Overall, Utah lawmakers want to promote the use of telemedicine in the state. But a new piece of legislation seeking to modernize various telehealth rules in the state also has another goal that has catapulted the bill into a debate: prohibit the use of telemedicine to prescribe medication to induce an abortion.
Introduced by Republican Representative Ken Ivory, the amendment bill HB 154 mainly works to clarify definitions surrounding reimbursement models for physicians providing telehealths services, but the end of the bill specifically states practitioners “may not issue a prescription through electronic prescribing for a drug or treatment to cause an abortion, except in cases of rape, incest or if the life of the mother would be endangered without an abortion.”
The bill moved from the House Public Utilities, Energy, and Technology Standing Committee and is onto the full House, where it is expected to pass in the majority Republican legislature. If passed, Utah would be the 20th state in the country that requires a doctor to be physically present when prescribing abortion-inducing medication.
The amendment is similar to bills that have recently been struck down in other states. Idaho recently stopped banning the use of telemedicine to provide abortion-inducing medication following the settlement of a lawsuit filed by Planned Parenthood, and that organization also won a similar lawsuit in Iowa in 2015 when the state Supreme Court ruled a 2013 rule preventing doctors from administering abortion-inducing medication via telehealth was unconstitutional.

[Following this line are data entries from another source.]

$ cat src/hw/gdt_pkg.sv
// What this block does
// - serial transfers are taken only while serial_select_n is low
// - hardware variant takes gain, current, mode and threshold from strap inputs
// - charge pump undervoltage is watched always and raises a sticky event
// - sixteen current levels over serial, seven strap levels mapped onto them
// - selected current only during drive window, hold current afterwards
// - overcurrent halves the applied gate current level
// - in half-bridge mode, turn-on waits until the opposite gate monitor reports off
// - serial variant adds programmable digital dead time after the handshake
// - strong pulldown on the opposite gate during the drive window
// - gate voltage checked at window end; mismatch reports gate drive fault
// - a new command ends the running window at once
// - current codes 0 to 3 set the long-window bit, giving 20 us
// - controller may clear the long-window bit; field then sets the window
// - other codes ignore long-window writes; strap variant has no long window
// - any fault pulls the open-drain fault output low
package gdt_pkg;
  localparam int CLK_NS        = 50;
  localparam int WIN0_NS       = 500;
  localparam int WIN1_NS       = 1000;
  localparam int WIN2_NS       = 2000;
  localparam int WIN3_NS       = 4000;
  localparam int LONG_WIN_NS   = 20000;
  localparam int DEAD_STEP_NS  = 50;
  localparam int WIN0_CYC      = (WIN0_NS + CLK_NS - 1) / CLK_NS;
  localparam int WIN1_CYC      = (WIN1_NS + CLK_NS - 1) / CLK_NS;
  localparam int WIN2_CYC      = (WIN2_NS + CLK_NS - 1) / CLK_NS;
  localparam int WIN3_CYC      = (WIN3_NS + CLK_NS - 1) / CLK_NS;
  localparam int LONG_WIN_CYC  = (LONG_WIN_NS + CLK_NS - 1) / CLK_NS;
  localparam int DEAD_STEP_CYC = (DEAD_STEP_NS + CLK_NS - 1) / CLK_NS;
  localparam int WIN_W         = 9;
  localparam int DEAD_W        = 3;
  localparam int FRAME_BITS    = 16;

  localparam logic [3:0] ADDR_STATUS = 4'h0;
  localparam logic [3:0] ADDR_CFG    = 4'h1;
  localparam logic [3:0] ADDR_MODE   = 4'h2;
  localparam logic [3:0] ADDR_CLEAR  = 4'h3;

  localparam int CFG_LEVEL_LSB = 0;
  localparam int CFG_WIN_LSB   = 4;
  localparam int CFG_LONG_BIT  = 6;
  localparam int CFG_DEAD_LSB  = 7;
  localparam int MODE_IND_LSB  = 0;
  localparam int MODE_GAIN_LSB = 3;
  localparam int MODE_VDS_LSB  = 5;

  localparam logic [3:0] RST_LEVEL     = 4'h0;
  localparam logic [1:0] RST_WIN       = 2'h0;
  localparam logic       RST_LONG      = 1'b1;
  localparam logic [2:0] RST_DEAD      = 3'h0;
  localparam logic [3:0] LOW_LEVEL_MAX = 4'h3;
  localparam logic [2:0] STRAP_INDEP   = 3'h7;

  typedef enum logic [1:0] {GDT_IDLE, GDT_WAIT, GDT_DEAD, GDT_DRIVE} gdt_hb_state_t;

  function automatic logic [WIN_W-1:0] win_cycles(input logic [1:0] field, input logic long_sel);
    if (long_sel) return WIN_W'(LONG_WIN_CYC);
    case (field)
      2'h0:    return WIN_W'(WIN0_CYC);
      2'h1:    return WIN_W'(WIN1_CYC);
      2'h2:    return WIN_W'(WIN2_CYC);
      default: return WIN_W'(WIN3_CYC);
    endcase
  endfunction

  // seven strap levels spread over the sixteen-step range
  function automatic logic [3:0] strap_level(input logic [2:0] code);
    case (code)
      3'h0:    return 4'h0;
      3'h1:    return 4'h2;
      3'h2:    return 4'h5;
      3'h3:    return 4'h7;
      3'h4:    return 4'ha;
      3'h5:    return 4'hc;
      default: return 4'hf;
    endcase
  endfunction
endpackage
--- src/ppm_edge_det.sv ---
// per-pin synchroniser and configurable edge detector
`timescale 1ns/1ns
module ppm_edge_det (
	input  wire logic       clk,
	input  wire logic       rst,
	input  wire logic       pin_in,
	input  wire logic [1:0] edge_sel,
	output logic            level,
	output logic            hit
);
	logic       s1_r;
	logic       s2_r;
	logic       s3_r;
	logic       hit_r;
	logic [2:0] arm_r;
	// no edges until s3 holds a real pin sample, so a high idle pin gives no false edge
	wire  armed = arm_r[2];
	wire  rise = s2_r & ~s3_r & armed;
	wire  fall = ~s2_r & s3_r & armed;
	wire  hit_nxt = ((edge_sel == ppm_pkg::EDGE_RISE) & rise) |
	                ((edge_sel == ppm_pkg::EDGE_FALL) & fall) |
	                ((edge_sel == ppm_pkg::EDGE_BOTH) & (rise | fall));
	always_ff @(posedge clk) begin
		if (rst) begin
			s1_r  <= 1'b0;
			s2_r  <= 1'b0;
			s3_r  <= 1'b0;
			arm_r <= 3'h0;
			hit_r <= 1'b0;
		end else begin
			s1_r  <= pin_in;
			s2_r  <= s1_r;
			s3_r  <= s2_r;
			arm_r <= {arm_r[1:0], 1'b1};
			hit_r <= hit_nxt;
		end
	end
	assign level = s2_r;
	assign hit   = hit_r;
endmodule : ppm_edge_det
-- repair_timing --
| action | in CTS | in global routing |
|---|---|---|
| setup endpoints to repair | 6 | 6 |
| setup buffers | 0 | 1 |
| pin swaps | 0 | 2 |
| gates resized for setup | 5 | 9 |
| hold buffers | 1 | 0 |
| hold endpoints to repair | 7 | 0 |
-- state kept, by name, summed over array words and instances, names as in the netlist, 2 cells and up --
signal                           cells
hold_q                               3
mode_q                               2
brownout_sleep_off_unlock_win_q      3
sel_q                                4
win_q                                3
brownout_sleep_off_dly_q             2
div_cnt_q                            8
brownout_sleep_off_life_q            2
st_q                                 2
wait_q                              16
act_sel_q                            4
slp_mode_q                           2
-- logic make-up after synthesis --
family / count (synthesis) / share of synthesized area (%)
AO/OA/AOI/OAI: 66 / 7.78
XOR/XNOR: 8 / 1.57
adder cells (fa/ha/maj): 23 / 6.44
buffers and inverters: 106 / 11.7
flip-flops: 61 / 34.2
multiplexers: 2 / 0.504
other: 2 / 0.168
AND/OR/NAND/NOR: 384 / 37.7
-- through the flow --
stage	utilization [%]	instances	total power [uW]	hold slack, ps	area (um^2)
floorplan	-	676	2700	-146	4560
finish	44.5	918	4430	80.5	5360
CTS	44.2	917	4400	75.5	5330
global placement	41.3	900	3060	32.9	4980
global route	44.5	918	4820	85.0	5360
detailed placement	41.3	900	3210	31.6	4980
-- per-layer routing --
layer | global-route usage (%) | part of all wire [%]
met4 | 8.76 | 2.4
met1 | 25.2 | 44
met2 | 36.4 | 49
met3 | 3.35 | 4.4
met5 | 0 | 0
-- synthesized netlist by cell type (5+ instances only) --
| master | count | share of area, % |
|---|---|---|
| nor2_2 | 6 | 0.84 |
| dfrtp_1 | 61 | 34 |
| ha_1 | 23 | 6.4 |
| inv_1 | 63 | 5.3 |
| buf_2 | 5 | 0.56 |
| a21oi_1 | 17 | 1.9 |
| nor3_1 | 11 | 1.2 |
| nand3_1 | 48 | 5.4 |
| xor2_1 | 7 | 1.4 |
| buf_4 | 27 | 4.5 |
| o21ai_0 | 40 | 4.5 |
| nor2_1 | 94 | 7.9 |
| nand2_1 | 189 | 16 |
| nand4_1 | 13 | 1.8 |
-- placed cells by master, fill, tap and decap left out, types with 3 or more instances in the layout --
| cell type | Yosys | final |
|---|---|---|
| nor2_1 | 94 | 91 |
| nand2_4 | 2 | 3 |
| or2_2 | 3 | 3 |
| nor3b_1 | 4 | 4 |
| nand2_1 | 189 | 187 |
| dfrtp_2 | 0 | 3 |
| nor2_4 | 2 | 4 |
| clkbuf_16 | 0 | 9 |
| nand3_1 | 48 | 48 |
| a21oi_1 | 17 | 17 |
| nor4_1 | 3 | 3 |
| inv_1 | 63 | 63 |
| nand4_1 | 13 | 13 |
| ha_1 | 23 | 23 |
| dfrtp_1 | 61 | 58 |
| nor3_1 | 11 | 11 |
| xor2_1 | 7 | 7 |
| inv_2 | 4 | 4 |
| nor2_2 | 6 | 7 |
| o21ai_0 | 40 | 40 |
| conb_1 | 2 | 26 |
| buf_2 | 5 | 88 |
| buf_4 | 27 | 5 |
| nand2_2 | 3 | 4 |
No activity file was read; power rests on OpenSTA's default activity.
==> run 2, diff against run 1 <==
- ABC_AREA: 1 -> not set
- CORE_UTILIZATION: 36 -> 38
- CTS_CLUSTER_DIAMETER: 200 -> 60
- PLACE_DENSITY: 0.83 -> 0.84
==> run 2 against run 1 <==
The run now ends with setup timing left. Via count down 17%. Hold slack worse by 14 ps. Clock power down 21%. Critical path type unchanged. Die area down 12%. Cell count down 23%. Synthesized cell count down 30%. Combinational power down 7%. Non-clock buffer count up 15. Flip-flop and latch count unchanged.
[src/design/lpm_pkg.sv]
// Purpose: Shared constants and types for the low-power mode controller
// Assumes: 32-bit AXI4-Lite register access, CLK at 200 MHz
// Notes:   Register offsets are byte addresses
package lpm_pkg;

  // ----------------------------------------------------------------
  // Register map
  // ----------------------------------------------------------------
  localparam logic [7:0] ADDR_CTRL   = 8'h00;
  localparam logic [7:0] ADDR_STATUS = 8'h04;

  // Control register fields
  localparam int CTRL_MODE_LSB  = 0;
  localparam int CTRL_LPREG_BIT = 2;
  localparam int CTRL_UDRV_BIT  = 3;
  localparam int CTRL_BKRAM_BIT = 4;
  localparam int CTRL_WIDTH     = 5;
  localparam logic [4:0] CTRL_RESET = 5'h00;

  // Status register fields
  localparam int STAT_STATE_LSB  = 0;
  localparam int STAT_REFUSE_BIT = 3;
  localparam int STAT_SBWAKE_BIT = 4;
  localparam int STAT_BYPASS_BIT = 5;

  // Bus answers
  localparam logic [1:0] RESP_OKAY   = 2'h0;
  localparam logic [1:0] RESP_SLVERR = 2'h2;

  // ----------------------------------------------------------------
  // Timing
  // ----------------------------------------------------------------
  localparam int CLK_PERIOD_PS = 5000;
  localparam int WAKE_RESET_NS = 20;
  localparam int WAKE_RESET_CYCLES =
    (WAKE_RESET_NS * 1000 + CLK_PERIOD_PS - 1) / CLK_PERIOD_PS;

  // ----------------------------------------------------------------
  // Modes and states
  // ----------------------------------------------------------------
  typedef enum logic [1:0] {
    MODE_SLEEP   = 2'h0,
    MODE_STOP    = 2'h1,
    MODE_STANDBY = 2'h2
  } lpm_mode_type;

  typedef enum logic [2:0] {
    ST_RUN     = 3'h0,
    ST_SLEEP   = 3'h1,
    ST_STOP    = 3'h2,
    ST_STANDBY = 3'h3,
    ST_RESTART = 3'h4
  } lpm_state_type;

endpackage
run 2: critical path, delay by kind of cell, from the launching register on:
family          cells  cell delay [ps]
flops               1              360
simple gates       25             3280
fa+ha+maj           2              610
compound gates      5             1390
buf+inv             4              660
### src/logic/port_io_pkg.sv
// package for the general-purpose port block: register map, reset values,
// bus answer codes and the write command that travels to each pin group.
// assumes a 32-bit AXI4-Lite register bus and a five-bit channel select.
package port_io_pkg;

    // ------------------------------------------------------------------
    // register indices (byte address is four times the index)
    // ------------------------------------------------------------------
    localparam logic [9:0] IDX_B_DATA = 10'h001;
    localparam logic [9:0] IDX_B_DIR = 10'h005;
    localparam logic [9:0] IDX_E_DATA = 10'h008;
    localparam logic [9:0] IDX_E_DIR = 10'h00c;
    localparam logic [9:0] IDX_ADC_SEL = 10'h010;

    // ------------------------------------------------------------------
    // widths and reset values
    // ------------------------------------------------------------------
    localparam int ADDR_W = 12;
    localparam int PORT_B_W = 8;
    localparam int PORT_E_W = 2;
    localparam logic [7:0] DIR_RESET = 8'h00;
    localparam logic [4:0] ADC_SEL_RESET = 5'h1f;
    localparam logic [4:0] ADC_SEL_PINS = 5'h08;

    // ------------------------------------------------------------------
    // bus answers
    // ------------------------------------------------------------------
    localparam logic [1:0] RESP_OKAY = 2'h0;
    localparam logic [1:0] RESP_SLVERR = 2'h2;

    // write command to one pin group
    typedef struct packed {
        logic data_we;
        logic dir_we;
        logic [7:0] wdata;
    } port_wr_s;

endpackage
[config.mk]
export PLATFORM = sky130hd
export DESIGN_NAME = bus_matching_port_adapter
export DESIGN_NICKNAME = d
export VERILOG_FILES = /design/src/logic/bus_matching_port_adapter.v
export VERILOG_INCLUDE_DIRS = /design/src /design/src/pkg
export SDC_FILE = /design/constraint.sdc
export NUM_CORES = 1
export LEC_CHECK = 0
export BUFFER_PORTS_ARGS = -buffer_cell sky130_fd_sc_hd__buf_4
export CORE_MARGIN = 10
export CORE_UTILIZATION = 25
export CTS_CLUSTER_DIAMETER = 150
export CTS_CLUSTER_SIZE = 24
export DETAILED_ROUTE_END_ITERATION = 16
export PLACE_DENSITY = 0.52
export SETUP_SLACK_MARGIN = 0.4
export SLEW_MARGIN = 20
export SYNTH_ARGS = -nofsm -noshare
export SYNTH_HDL_FRONTEND = slang
export SYNTH_SLANG_ARGS = --single-unit
[constraint.sdc]
create_clock -name MCLK -period 4.85 [get_ports MCLK]
set_input_delay 0.485 -clock MCLK [delete_from_list [all_inputs] [get_ports MCLK]]
set_output_delay 0.485 -clock MCLK [all_outputs]
set_load 0.01 [all_outputs]
### src/hw/speed_mode_pkg.sv
/*
 Constants for the speed operating mode controller: parameter
 index/subindex of its two registers, status bit positions, reset
 values and state codes.
 Assumes one control clock and a parameter access port that names
 each register by index and subindex.
*/
package speed_mode_pkg;

    // ==========================================================
    // Register addressing (index:subindex)
    localparam logic [7:0] IDX_SPEED_MODE      = 8'h24;
    localparam logic [7:0] SIDX_SETPOINT       = 8'h01;
    localparam logic [7:0] SIDX_STATUS         = 8'h02;

    // ==========================================================
    // Widths and reset values
    localparam int         SPEED_W             = 32;
    localparam int         STATUS_W            = 16;
    localparam int         PIN_W               = 4;
    localparam logic [31:0] SETPOINT_RST       = 32'h0000_0000;
    localparam logic [15:0] STATUS_RST         = 16'h0000;
    localparam logic [31:0] STEP_MIN           = 32'h0000_0001;

    // ==========================================================
    // Status word bit positions
    localparam int         ST_POS_LIMIT        = 0;
    localparam int         ST_NEG_LIMIT        = 1;
    localparam int         ST_HARDWARE_STOP_INPUT          = 2;
    localparam int         ST_REF_ERR          = 3;
    localparam int         ST_SOFT_POS         = 5;
    localparam int         ST_SOFT_NEG         = 6;
    localparam int         ST_SOFT_STOP        = 7;
    localparam int         ST_REACHED          = 13;
    localparam int         ST_END              = 14;
    localparam int         ST_ERR              = 15;

    // ==========================================================
    // Mode states, one-hot
    typedef enum logic [2:0] {
        ST_IDLE  = 3'b001,
        ST_RUN   = 3'b010,
        ST_FAULT = 3'b100
    } mode_state_t;

endpackage : speed_mode_pkg

### src/hw/pin_sync.sv
/*
 Two flip-flop synchroniser for a group of level inputs.
 Assumes the inputs are slow levels from pins; no pulse capture.
*/
`timescale 1ns/1ps
module pin_sync #(
    parameter int WIDTH = 1
) (
    // Clock and reset
    input  wire logic             clk,
    input  wire logic             rst_n,
    // Levels
    input  wire logic [WIDTH-1:0] async_in,
    output      logic [WIDTH-1:0] sync_out
);
    logic [WIDTH-1:0] meta_ff;
    logic [WIDTH-1:0] sync_ff;

    // ==========================================================
    // Stage one is only read by stage two
    always_ff @(posedge clk) begin
        if (!rst_n) begin
            meta_ff <= '0;
            sync_ff <= '0;
        end else begin
            meta_ff <= async_in;
            sync_ff <= meta_ff;
        end
    end

    assign sync_out = sync_ff;

endmodule : pin_sync

### src/hw/ramp_step.sv
/*
 One step of a linear speed ramp: moves the present reference toward
 the target by at most one step, never overshooting.
 Assumes signed speeds and an unsigned step; purely combinational.
*/
`timescale 1ns/1ps
module ramp_step (
    // Operands
    input  wire logic signed [31:0] cur_speed,
    input  wire logic signed [31:0] goal_speed,
    input  wire logic        [31:0] step,
    // Result
    output      logic signed [31:0] next_speed
);
    logic signed [33:0] gap;
    logic signed [33:0] step_w;

    // ==========================================================
    // Wide arithmetic so a full-scale reversal cannot wrap
    always_comb begin
        gap    = 34'(goal_speed) - 34'(cur_speed);
        step_w = $signed({2'b00, step});
        if (gap > step_w) begin
            next_speed = 32'(34'(cur_speed) + step_w);
        end else if (gap < -step_w) begin
            next_speed = 32'(34'(cur_speed) - step_w);
        end else begin
            next_speed = goal_speed;
        end
    end

endmodule : ramp_step

### src/hw/servo_speed_mode_control.sv
/*
 Speed operating mode of a servo positioning controller. A write of
 the signed setpoint starts the mode; the speed reference ramps to it
 and holds it with no end position. A status word reports reached,
 finished, error and the cause of a stop.
 Assumes: limit switches, hardware stop and reference error arrive on
 pins; soft limits, soft stop, ramp step and actual speed come from
 logic on the same clock. Parameter accesses are single-cycle strobes.
*/
`timescale 1ns/1ps

// Contract
// Setpoint write enters speed mode, starts acceleration
// Hold commanded speed until new write or fault
// Finished when speed difference zero or fault
// Setpoint register signed 32-bit, RW, default zero
// Status bits 13 reached, 14 end, 15 error
// Status bits 0-3, 5-7 give stop causes
// New setpoint accepted while moving, no stop
// Positioning range limits never stop speed mode
// Ramp values latched only at setpoint write
// Reset clears status, zero setpoint, stays idle
module servo_speed_mode_control
    import speed_mode_pkg::*;
(
    // Clock and reset
    input  wire logic                CLK,
    input  wire logic                RST_N,
    // Parameter access port
    input  wire logic [7:0]          REG_INDEX,
    input  wire logic [7:0]          REG_SUBINDEX,
    input  wire logic                REG_WR,
    input  wire logic                REG_RD,
    input  wire logic [31:0]         REG_WDATA,
    output      logic [31:0]         REG_RDATA,
    output      logic                REG_RVALID,
    output      logic                REG_ERR,
    // Stop cause pins
    input  wire logic                POSITIVE_LIMIT_SWITCH,
    input  wire logic                NEGATIVE_LIMIT_SWITCH,
    input  wire logic                HARDWARE_STOP_INPUT,
    input  wire logic                REFERENCE_ERROR,
    // Internal stop causes
    input  wire logic                SOFT_POSITIVE_LIMIT,
    input  wire logic                SOFT_NEGATIVE_LIMIT,
    input  wire logic                SOFT_STOP_REQUEST,
    // Ramp parameter and drive feedback
    input  wire logic [31:0]         RAMP_STEP,
    input  wire logic signed [31:0]  ACTUAL_SPEED,
    // Drive command
    output      logic signed [31:0]  SPEED_REF,
    output      logic                MODE_ACTIVE
);

    // ==========================================================
    // Declarations
    logic [PIN_W-1:0]        pins_sync;
    logic                    pos_lim;
    logic                    neg_lim;
    logic                    hardware_stop_input;
    logic                    ref_err;
    logic                    wr_setpoint;
    logic                    rd_setpoint;
    logic                    rd_status;
    logic                    any_cause;
    logic [STATUS_W-1:0]     cause_bits;
    logic signed [31:0]      ramp_goal;
    logic signed [31:0]      ramp_next;

    mode_state_t             state_ff;
    mode_state_t             nxt_state;
    logic signed [31:0]      target_ff;
    logic signed [31:0]      nxt_target;
    logic [31:0]             step_ff;
    logic [31:0]             nxt_step;
    logic signed [31:0]      ref_ff;
    logic signed [31:0]      nxt_ref;
    logic [STATUS_W-1:0]     status_ff;
    logic [STATUS_W-1:0]     nxt_status;
    logic [31:0]             rdata_ff;
    logic [31:0]             nxt_rdata;
    logic                    rvalid_ff;
    logic                    rerr_ff;
    logic                    nxt_rerr;

    // ==========================================================
    // Pin inputs pass two flops before any use
    pin_sync #(
        .WIDTH (PIN_W)
    ) u_pin_sync (
        .clk      (CLK),
        .rst_n    (RST_N),
        .async_in ({REFERENCE_ERROR, HARDWARE_STOP_INPUT,
                    NEGATIVE_LIMIT_SWITCH, POSITIVE_LIMIT_SWITCH}),
        .sync_out (pins_sync)
    );

    assign pos_lim = pins_sync[0];
    assign neg_lim = pins_sync[1];
    assign hardware_stop_input = pins_sync[2];
    assign ref_err = pins_sync[3];

    // ==========================================================
    // Address decode
    assign wr_setpoint = REG_WR && (REG_INDEX == IDX_SPEED_MODE)
                         && (REG_SUBINDEX == SIDX_SETPOINT);
    assign rd_setpoint = REG_RD && (REG_INDEX == IDX_SPEED_MODE)
                         && (REG_SUBINDEX == SIDX_SETPOINT);
    assign rd_status   = REG_RD && (REG_INDEX == IDX_SPEED_MODE)
                         && (REG_SUBINDEX == SIDX_STATUS);

    // ==========================================================
    // Stop causes; no positioning range term enters here, so passing
    // the range boundaries never stops the mode
    always_comb begin
        cause_bits               = '0;
        cause_bits[ST_POS_LIMIT] = pos_lim;
        cause_bits[ST_NEG_LIMIT] = neg_lim;
        cause_bits[ST_HARDWARE_STOP_INPUT]   = hardware_stop_input;
        cause_bits[ST_REF_ERR]   = ref_err;
        cause_bits[ST_SOFT_POS]  = SOFT_POSITIVE_LIMIT;
        cause_bits[ST_SOFT_NEG]  = SOFT_NEGATIVE_LIMIT;
        cause_bits[ST_SOFT_STOP] = SOFT_STOP_REQUEST;
        any_cause                = |cause_bits;
    end

    // ==========================================================
    // Ramp generator; in a fault the reference falls to standstill
    assign ramp_goal = (state_ff == ST_FAULT) ? 32'sh0 : target_ff;

    ramp_step u_ramp_step (
        .cur_speed  (ref_ff),
        .goal_speed (ramp_goal),
        .step       (step_ff),
        .next_speed (ramp_next)
    );

    // ==========================================================
    // Mode sequencing, setpoint and ramp latch
    always_comb begin
        nxt_state  = state_ff;
        nxt_target = target_ff;
        nxt_step   = step_ff;
        nxt_ref    = ref_ff;
        case (state_ff)
            ST_IDLE: begin
                nxt_ref = ref_ff;
            end
            ST_RUN: begin
                nxt_ref = ramp_next;
                if (any_cause) begin
                    nxt_state = ST_FAULT;
                end
            end
            ST_FAULT: begin
                nxt_ref = ramp_next;
            end
            default: begin
                nxt_state = ST_IDLE;
            end
        endcase
        // A write retargets at once, even mid-ramp
        if (wr_setpoint) begin
            nxt_target = $signed(REG_WDATA);
            nxt_state  = any_cause ? ST_FAULT : ST_RUN;
            // Zero step would stall the ramp forever
            nxt_step   = (RAMP_STEP == '0) ? STEP_MIN : RAMP_STEP;
        end
    end

    always_ff @(posedge CLK) begin
        if (!RST_N) begin
            state_ff  <= ST_IDLE;
            target_ff <= SETPOINT_RST;
            step_ff   <= STEP_MIN;
            ref_ff    <= 32'sh0;
        end else begin
            state_ff  <= nxt_state;
            target_ff <= nxt_target;
            step_ff   <= nxt_step;
            ref_ff    <= nxt_ref;
        end
    end

    // ==========================================================
    // Status word; a write clears it for the new run, but an event seen
    // in the same cycle while in ST_RUN still lands (set wins over clear)
    always_comb begin
        nxt_status = status_ff;
        if (wr_setpoint) begin
            nxt_status = STATUS_RST;
        end
        if (state_ff == ST_RUN && any_cause) begin
            nxt_status              = nxt_status | cause_bits;
            nxt_status[ST_END]      = 1'b1;
            nxt_status[ST_ERR]      = 1'b1;
            nxt_status[ST_REACHED]  = 1'b0;
        end else if (state_ff == ST_RUN && !wr_setpoint
                     && ref_ff == target_ff
                     && ACTUAL_SPEED == target_ff) begin
            nxt_status[ST_REACHED]  = 1'b1;
            nxt_status[ST_END]      = 1'b1;
        end
    end

    always_ff @(posedge CLK) begin
        if (!RST_N) begin
            status_ff <= STATUS_RST;
        end else begin
            status_ff <= nxt_status;
        end
    end

    // ==========================================================
    // Read answers, one cycle after the strobe; status is read-only
    always_comb begin
        nxt_rdata = 32'h0000_0000;
        nxt_rerr  = 1'b0;
        if (rd_setpoint) begin
            nxt_rdata = target_ff;
        end else if (rd_status) begin
            nxt_rdata = {16'h0000, status_ff};
        end else if (REG_RD) begin
            nxt_rerr  = 1'b1;
        end
        if (REG_WR && !wr_setpoint) begin
            nxt_rerr  = 1'b1;
        end
    end

    always_ff @(posedge CLK) begin
        if (!RST_N) begin
            rdata_ff  <= 32'h0000_0000;
            rvalid_ff <= 1'b0;
            rerr_ff   <= 1'b0;
        end else begin
            rdata_ff  <= nxt_rdata;
            rvalid_ff <= REG_RD;
            rerr_ff   <= nxt_rerr;
        end
    end

    // ==========================================================
    // Outputs, all straight from flops
    assign REG_RDATA   = rdata_ff;
    assign REG_RVALID  = rvalid_ff;
    assign REG_ERR     = rerr_ff;
    assign SPEED_REF   = ref_ff;
    assign MODE_ACTIVE = state_ff[1];        // One-hot bit of ST_RUN, no gate
endmodule : servo_speed_mode_control
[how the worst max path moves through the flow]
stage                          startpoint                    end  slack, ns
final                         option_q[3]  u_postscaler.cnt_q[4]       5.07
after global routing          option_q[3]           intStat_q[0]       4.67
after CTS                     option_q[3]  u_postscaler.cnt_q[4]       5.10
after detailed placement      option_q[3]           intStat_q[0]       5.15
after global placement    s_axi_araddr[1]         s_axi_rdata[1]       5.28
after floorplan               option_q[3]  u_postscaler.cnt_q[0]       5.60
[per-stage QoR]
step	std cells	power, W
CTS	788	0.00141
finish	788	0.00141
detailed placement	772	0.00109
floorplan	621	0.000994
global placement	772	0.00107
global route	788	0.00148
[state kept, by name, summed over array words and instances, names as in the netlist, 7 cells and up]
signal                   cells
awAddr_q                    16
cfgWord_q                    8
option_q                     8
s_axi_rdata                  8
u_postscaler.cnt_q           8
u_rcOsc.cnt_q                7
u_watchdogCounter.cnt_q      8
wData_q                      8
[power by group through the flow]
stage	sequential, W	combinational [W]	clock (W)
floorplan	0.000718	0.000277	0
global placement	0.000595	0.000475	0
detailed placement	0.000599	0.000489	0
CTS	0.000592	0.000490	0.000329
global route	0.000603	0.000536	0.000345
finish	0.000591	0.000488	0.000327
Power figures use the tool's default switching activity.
File: config.mk
export PLATFORM = sky130hd
export DESIGN_NAME = pfe_irq_regs
export DESIGN_NICKNAME = d
export VERILOG_FILES = /design/src/rtl/pfe_pkg.sv /design/src/rtl/pfe_flag_bank.sv /design/src/rtl/pfe_irq_regs.sv
export SDC_FILE = /design/constraint.sdc
export NUM_CORES = 1
export LEC_CHECK = 0
export BUFFER_PORTS_ARGS = -buffer_cell sky130_fd_sc_hd__buf_4
export CELL_PAD_IN_SITES_DETAIL_PLACEMENT = 1
export CELL_PAD_IN_SITES_GLOBAL_PLACEMENT = 2
export CORE_MARGIN = 4
export CORE_UTILIZATION = 36
export CTS_CLUSTER_DIAMETER = 60
export DETAILED_ROUTE_END_ITERATION = 10
export GPL_TIMING_DRIVEN = 0
export PLACE_DENSITY = 0.81
export SYNTH_ARGS = -nofsm -noshare
export SYNTH_HDL_FRONTEND = slang
export SYNTH_HIERARCHICAL = 1
export SYNTH_SLANG_ARGS = --single-unit
File: constraint.sdc
create_clock -name pclk -period 3.5 [get_ports pclk]
set_clock_uncertainty 0.05 [all_clocks]
set_input_delay 0.35 -clock pclk [delete_from_list [all_inputs] [get_ports pclk]]
set_output_delay 0.35 -clock pclk [all_outputs]
set_load 0.005 [all_outputs]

The medication-inducing process – which is referred to as “medical abortion” (as opposed to surgical procedure), and must be done earlier in the pregnancy – consists of two medications. First taken is progesterone-blocking mifepristone, followed a couple days later by misoprostol. At the latest study, medical abortions accounted for about 22 percent of all abortions in the United States. The American College of Obstetricians and Gynecologists has supported the use of telemedicine to prescribe and counsel women who wish to choose this process.
“Medical abortion can be provided safely and effectively via telemedicine with a high level of patient satisfaction; moreover, the model appears to improve access to early abortion in areas that lack a physician health care provider,” the association writes. “Despite the medical evidence, several states have passed legislation that bans the use of telemedicine to provide abortion.”
While Ivory has reportedly said the provision was added to protect the health and safety of women, Democratic opponents of the bill said it would place undue restrictions on women who live in rural areas, which many in Utah do. According to the research organization Guttmacher Institute, which tracks reproductive issues, clinics providing abortion services in Utah have been on the decline since 2011, and 62 percent of women live outside a county with such a clinic.
Moreover, they took issue with the fact that a discussion of women’s reproductive health did not belong in the House Public Utilities, Energy and Technology Committee.
“It’s a health bill. Yes, it involves telehealth, but under that analysis all the health bills could be over here because we would be talking about technology in all of them,” Utah Public Radio reported Democratic Representative Patrice Arent as saying. “All of the hospitals I know have computers, for example.”